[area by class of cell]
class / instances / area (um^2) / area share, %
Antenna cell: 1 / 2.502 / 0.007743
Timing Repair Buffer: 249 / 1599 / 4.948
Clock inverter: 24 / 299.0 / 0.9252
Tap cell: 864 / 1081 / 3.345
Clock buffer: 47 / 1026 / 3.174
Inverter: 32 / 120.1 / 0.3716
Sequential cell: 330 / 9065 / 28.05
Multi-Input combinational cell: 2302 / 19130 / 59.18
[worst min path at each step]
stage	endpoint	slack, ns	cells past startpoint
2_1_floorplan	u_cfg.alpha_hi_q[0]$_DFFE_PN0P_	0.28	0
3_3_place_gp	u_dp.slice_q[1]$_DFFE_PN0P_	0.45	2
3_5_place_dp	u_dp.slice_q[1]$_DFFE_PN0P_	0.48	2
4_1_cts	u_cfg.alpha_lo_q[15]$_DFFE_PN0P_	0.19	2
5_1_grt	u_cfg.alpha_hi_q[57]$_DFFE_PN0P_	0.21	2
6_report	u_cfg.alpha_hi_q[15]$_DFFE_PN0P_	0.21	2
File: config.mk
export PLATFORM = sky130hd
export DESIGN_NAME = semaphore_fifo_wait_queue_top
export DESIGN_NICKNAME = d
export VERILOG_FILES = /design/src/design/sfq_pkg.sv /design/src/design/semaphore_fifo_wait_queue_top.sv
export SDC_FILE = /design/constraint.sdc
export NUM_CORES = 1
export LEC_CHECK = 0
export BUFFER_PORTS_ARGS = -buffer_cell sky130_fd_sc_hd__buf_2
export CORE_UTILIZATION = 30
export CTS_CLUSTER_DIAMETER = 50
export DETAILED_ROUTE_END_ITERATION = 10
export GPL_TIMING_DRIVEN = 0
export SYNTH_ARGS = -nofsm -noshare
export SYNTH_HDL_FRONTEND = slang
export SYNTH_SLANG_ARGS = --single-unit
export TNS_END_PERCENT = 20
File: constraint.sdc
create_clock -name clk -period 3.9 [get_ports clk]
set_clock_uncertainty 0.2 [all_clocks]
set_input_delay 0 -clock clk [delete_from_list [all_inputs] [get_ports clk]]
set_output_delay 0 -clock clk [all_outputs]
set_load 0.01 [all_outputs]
────────
• Task to carry out:
Would you repeat all the material exactly as it is shown?

• Output of the exercise:
[area by class of cell]
class / instances / area (um^2) / area share, %
Antenna cell: 1 / 2.502 / 0.007743
Timing Repair Buffer: 249 / 1599 / 4.948
Clock inverter: 24 / 299.0 / 0.9252
Tap cell: 864 / 1081 / 3.345
Clock buffer: 47 / 1026 / 3.174
Inverter: 32 / 120.1 / 0.3716
Sequential cell: 330 / 9065 / 28.05
Multi-Input combinational cell: 2302 / 19130 / 59.18
[worst min path at each step]
stage	endpoint	slack, ns	cells past startpoint
2_1_floorplan	u_cfg.alpha_hi_q[0]$_DFFE_PN0P_	0.28	0
3_3_place_gp	u_dp.slice_q[1]$_DFFE_PN0P_	0.45	2
3_5_place_dp	u_dp.slice_q[1]$_DFFE_PN0P_	0.48	2
4_1_cts	u_cfg.alpha_lo_q[15]$_DFFE_PN0P_	0.19	2
5_1_grt	u_cfg.alpha_hi_q[57]$_DFFE_PN0P_	0.21	2
6_report	u_cfg.alpha_hi_q[15]$_DFFE_PN0P_	0.21	2
File: config.mk
export PLATFORM = sky130hd
export DESIGN_NAME = semaphore_fifo_wait_queue_top
export DESIGN_NICKNAME = d
export VERILOG_FILES = /design/src/design/sfq_pkg.sv /design/src/design/semaphore_fifo_wait_queue_top.sv
export SDC_FILE = /design/constraint.sdc
export NUM_CORES = 1
export LEC_CHECK = 0
export BUFFER_PORTS_ARGS = -buffer_cell sky130_fd_sc_hd__buf_2
export CORE_UTILIZATION = 30
export CTS_CLUSTER_DIAMETER = 50
export DETAILED_ROUTE_END_ITERATION = 10
export GPL_TIMING_DRIVEN = 0
export SYNTH_ARGS = -nofsm -noshare
export SYNTH_HDL_FRONTEND = slang
export SYNTH_SLANG_ARGS = --single-unit
export TNS_END_PERCENT = 20
File: constraint.sdc
create_clock -name clk -period 3.9 [get_ports clk]
set_clock_uncertainty 0.2 [all_clocks]
set_input_delay 0 -clock clk [delete_from_list [all_inputs] [get_ports clk]]
set_output_delay 0 -clock clk [all_outputs]
set_load 0.01 [all_outputs]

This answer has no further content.